* _INSTRUCTIONS FOR THE TASK_: When you transcribe the records that follow, reproduce each line exactly as given.

[Stored data entries]
────────
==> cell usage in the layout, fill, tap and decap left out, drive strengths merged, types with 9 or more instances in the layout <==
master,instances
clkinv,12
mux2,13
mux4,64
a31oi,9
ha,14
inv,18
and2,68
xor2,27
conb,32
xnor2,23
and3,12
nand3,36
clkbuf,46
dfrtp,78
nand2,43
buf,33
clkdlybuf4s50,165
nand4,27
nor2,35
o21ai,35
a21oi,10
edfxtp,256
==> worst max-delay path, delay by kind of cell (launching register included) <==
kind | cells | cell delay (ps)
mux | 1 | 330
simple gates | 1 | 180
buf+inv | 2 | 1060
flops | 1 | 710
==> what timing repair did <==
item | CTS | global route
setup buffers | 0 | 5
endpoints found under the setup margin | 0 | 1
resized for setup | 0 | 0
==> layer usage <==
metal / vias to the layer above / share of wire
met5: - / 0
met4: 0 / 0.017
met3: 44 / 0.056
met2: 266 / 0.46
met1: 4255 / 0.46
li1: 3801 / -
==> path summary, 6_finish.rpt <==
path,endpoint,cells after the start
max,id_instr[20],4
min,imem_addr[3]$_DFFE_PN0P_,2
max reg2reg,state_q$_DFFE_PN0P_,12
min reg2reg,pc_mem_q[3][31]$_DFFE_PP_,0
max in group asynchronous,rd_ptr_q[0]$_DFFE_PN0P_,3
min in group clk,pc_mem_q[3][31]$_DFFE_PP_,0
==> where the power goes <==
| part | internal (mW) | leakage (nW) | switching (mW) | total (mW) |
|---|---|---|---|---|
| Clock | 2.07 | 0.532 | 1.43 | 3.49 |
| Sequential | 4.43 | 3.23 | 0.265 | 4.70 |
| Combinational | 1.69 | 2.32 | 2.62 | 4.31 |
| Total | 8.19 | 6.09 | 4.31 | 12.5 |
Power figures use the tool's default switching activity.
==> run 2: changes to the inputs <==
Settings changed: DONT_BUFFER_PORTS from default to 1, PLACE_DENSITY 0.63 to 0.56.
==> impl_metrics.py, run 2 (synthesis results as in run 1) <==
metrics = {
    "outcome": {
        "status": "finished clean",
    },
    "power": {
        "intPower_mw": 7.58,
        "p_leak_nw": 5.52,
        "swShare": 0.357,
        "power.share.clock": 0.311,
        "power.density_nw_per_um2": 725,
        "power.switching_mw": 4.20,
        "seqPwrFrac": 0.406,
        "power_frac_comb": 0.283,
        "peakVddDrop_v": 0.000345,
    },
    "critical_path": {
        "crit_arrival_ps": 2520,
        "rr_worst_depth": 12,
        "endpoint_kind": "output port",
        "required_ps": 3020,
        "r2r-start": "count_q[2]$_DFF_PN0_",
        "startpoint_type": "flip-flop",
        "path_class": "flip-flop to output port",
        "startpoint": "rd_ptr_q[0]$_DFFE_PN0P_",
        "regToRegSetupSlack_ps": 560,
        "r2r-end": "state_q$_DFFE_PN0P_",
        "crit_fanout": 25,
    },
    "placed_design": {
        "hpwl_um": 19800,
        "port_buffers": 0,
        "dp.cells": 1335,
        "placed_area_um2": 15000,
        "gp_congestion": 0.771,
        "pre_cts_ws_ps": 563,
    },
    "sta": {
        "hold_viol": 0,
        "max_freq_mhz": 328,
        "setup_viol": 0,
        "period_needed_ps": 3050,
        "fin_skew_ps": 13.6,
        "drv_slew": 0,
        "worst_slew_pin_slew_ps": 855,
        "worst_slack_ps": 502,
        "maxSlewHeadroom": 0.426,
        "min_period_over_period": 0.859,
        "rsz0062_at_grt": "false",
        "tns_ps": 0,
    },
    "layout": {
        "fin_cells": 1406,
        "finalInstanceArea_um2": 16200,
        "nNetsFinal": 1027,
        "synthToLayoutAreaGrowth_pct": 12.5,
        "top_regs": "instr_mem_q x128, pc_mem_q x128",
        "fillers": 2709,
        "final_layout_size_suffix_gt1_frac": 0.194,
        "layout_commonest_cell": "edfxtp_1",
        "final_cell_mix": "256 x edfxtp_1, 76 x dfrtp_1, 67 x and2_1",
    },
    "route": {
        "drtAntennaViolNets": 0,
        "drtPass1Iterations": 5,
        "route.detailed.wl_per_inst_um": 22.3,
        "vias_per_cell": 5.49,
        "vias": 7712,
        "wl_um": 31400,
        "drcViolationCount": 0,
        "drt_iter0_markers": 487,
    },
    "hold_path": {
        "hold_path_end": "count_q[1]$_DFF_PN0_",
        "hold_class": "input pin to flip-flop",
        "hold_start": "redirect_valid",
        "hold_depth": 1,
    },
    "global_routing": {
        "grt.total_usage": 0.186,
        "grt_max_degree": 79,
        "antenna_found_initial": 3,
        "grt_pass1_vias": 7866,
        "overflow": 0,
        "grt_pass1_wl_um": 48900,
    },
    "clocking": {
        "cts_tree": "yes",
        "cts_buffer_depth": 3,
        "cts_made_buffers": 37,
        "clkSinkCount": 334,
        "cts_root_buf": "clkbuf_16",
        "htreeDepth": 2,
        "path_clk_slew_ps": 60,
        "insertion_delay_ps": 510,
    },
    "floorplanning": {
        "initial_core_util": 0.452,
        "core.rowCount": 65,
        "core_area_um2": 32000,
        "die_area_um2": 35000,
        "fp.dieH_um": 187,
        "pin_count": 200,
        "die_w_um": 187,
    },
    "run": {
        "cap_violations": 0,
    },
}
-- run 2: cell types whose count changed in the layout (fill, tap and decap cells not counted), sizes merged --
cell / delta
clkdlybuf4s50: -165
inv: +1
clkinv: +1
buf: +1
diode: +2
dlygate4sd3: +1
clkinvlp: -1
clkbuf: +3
────────
* _THE ANSWER_:
==> cell usage in the layout, fill, tap and decap left out, drive strengths merged, types with 9 or more instances in the layout <==
master,instances
clkinv,12
mux2,13
mux4,64
a31oi,9
ha,14
inv,18
and2,68
xor2,27
conb,32
xnor2,23
and3,12
nand3,36
clkbuf,46
dfrtp,78
nand2,43
buf,33
clkdlybuf4s50,165
nand4,27
nor2,35
o21ai,35
a21oi,10
edfxtp,256
==> worst max-delay path, delay by kind of cell (launching register included) <==
kind | cells | cell delay (ps)
mux | 1 | 330
simple gates | 1 | 180
buf+inv | 2 | 1060
flops | 1 | 710
==> what timing repair did <==
item | CTS | global route
setup buffers | 0 | 5
endpoints found under the setup margin | 0 | 1
resized for setup | 0 | 0
==> layer usage <==
metal / vias to the layer above / share of wire
met5: - / 0
met4: 0 / 0.017
met3: 44 / 0.056
met2: 266 / 0.46
met1: 4255 / 0.46
li1: 3801 / -
==> path summary, 6_finish.rpt <==
path,endpoint,cells after the start
max,id_instr[20],4
min,imem_addr[3]$_DFFE_PN0P_,2
max reg2reg,state_q$_DFFE_PN0P_,12
min reg2reg,pc_mem_q[3][31]$_DFFE_PP_,0
max in group asynchronous,rd_ptr_q[0]$_DFFE_PN0P_,3
min in group clk,pc_mem_q[3][31]$_DFFE_PP_,0
==> where the power goes <==
| part | internal (mW) | leakage (nW) | switching (mW) | total (mW) |
|---|---|---|---|---|
| Clock | 2.07 | 0.532 | 1.43 | 3.49 |
| Sequential | 4.43 | 3.23 | 0.265 | 4.70 |
| Combinational | 1.69 | 2.32 | 2.62 | 4.31 |
| Total | 8.19 | 6.09 | 4.31 | 12.5 |
Power figures use the tool's default switching activity.
==> run 2: changes to the inputs <==
Settings changed: DONT_BUFFER_PORTS from default to 1, PLACE_DENSITY 0.63 to 0.56.
==> impl_metrics.py, run 2 (synthesis results as in run 1) <==
metrics = {
    "outcome": {
        "status": "finished clean",
    },
    "power": {
        "intPower_mw": 7.58,
        "p_leak_nw": 5.52,
        "swShare": 0.357,
        "power.share.clock": 0.311,
        "power.density_nw_per_um2": 725,
        "power.switching_mw": 4.20,
        "seqPwrFrac": 0.406,
        "power_frac_comb": 0.283,
        "peakVddDrop_v": 0.000345,
    },
    "critical_path": {
        "crit_arrival_ps": 2520,
        "rr_worst_depth": 12,
        "endpoint_kind": "output port",
        "required_ps": 3020,
        "r2r-start": "count_q[2]$_DFF_PN0_",
        "startpoint_type": "flip-flop",
        "path_class": "flip-flop to output port",
        "startpoint": "rd_ptr_q[0]$_DFFE_PN0P_",
        "regToRegSetupSlack_ps": 560,
        "r2r-end": "state_q$_DFFE_PN0P_",
        "crit_fanout": 25,
    },
    "placed_design": {
        "hpwl_um": 19800,
        "port_buffers": 0,
        "dp.cells": 1335,
        "placed_area_um2": 15000,
        "gp_congestion": 0.771,
        "pre_cts_ws_ps": 563,
    },
    "sta": {
        "hold_viol": 0,
        "max_freq_mhz": 328,
        "setup_viol": 0,
        "period_needed_ps": 3050,
        "fin_skew_ps": 13.6,
        "drv_slew": 0,
        "worst_slew_pin_slew_ps": 855,
        "worst_slack_ps": 502,
        "maxSlewHeadroom": 0.426,
        "min_period_over_period": 0.859,
        "rsz0062_at_grt": "false",
        "tns_ps": 0,
    },
    "layout": {
        "fin_cells": 1406,
        "finalInstanceArea_um2": 16200,
        "nNetsFinal": 1027,
        "synthToLayoutAreaGrowth_pct": 12.5,
        "top_regs": "instr_mem_q x128, pc_mem_q x128",
        "fillers": 2709,
        "final_layout_size_suffix_gt1_frac": 0.194,
        "layout_commonest_cell": "edfxtp_1",
        "final_cell_mix": "256 x edfxtp_1, 76 x dfrtp_1, 67 x and2_1",
    },
    "route": {
        "drtAntennaViolNets": 0,
        "drtPass1Iterations": 5,
        "route.detailed.wl_per_inst_um": 22.3,
        "vias_per_cell": 5.49,
        "vias": 7712,
        "wl_um": 31400,
        "drcViolationCount": 0,
        "drt_iter0_markers": 487,
    },
    "hold_path": {
        "hold_path_end": "count_q[1]$_DFF_PN0_",
        "hold_class": "input pin to flip-flop",
        "hold_start": "redirect_valid",
        "hold_depth": 1,
    },
    "global_routing": {
        "grt.total_usage": 0.186,
        "grt_max_degree": 79,
        "antenna_found_initial": 3,
        "grt_pass1_vias": 7866,
        "overflow": 0,
        "grt_pass1_wl_um": 48900,
    },
    "clocking": {
        "cts_tree": "yes",
        "cts_buffer_depth": 3,
        "cts_made_buffers": 37,
        "clkSinkCount": 334,
        "cts_root_buf": "clkbuf_16",
        "htreeDepth": 2,
        "path_clk_slew_ps": 60,
        "insertion_delay_ps": 510,
    },
    "floorplanning": {
        "initial_core_util": 0.452,
        "core.rowCount": 65,
        "core_area_um2": 32000,
        "die_area_um2": 35000,
        "fp.dieH_um": 187,
        "pin_count": 200,
        "die_w_um": 187,
    },
    "run": {
        "cap_violations": 0,
    },
}
-- run 2: cell types whose count changed in the layout (fill, tap and decap cells not counted), sizes merged --
cell / delta
clkdlybuf4s50: -165
inv: +1
clkinv: +1
buf: +1
diode: +2
dlygate4sd3: +1
clkinvlp: -1
clkbuf: +3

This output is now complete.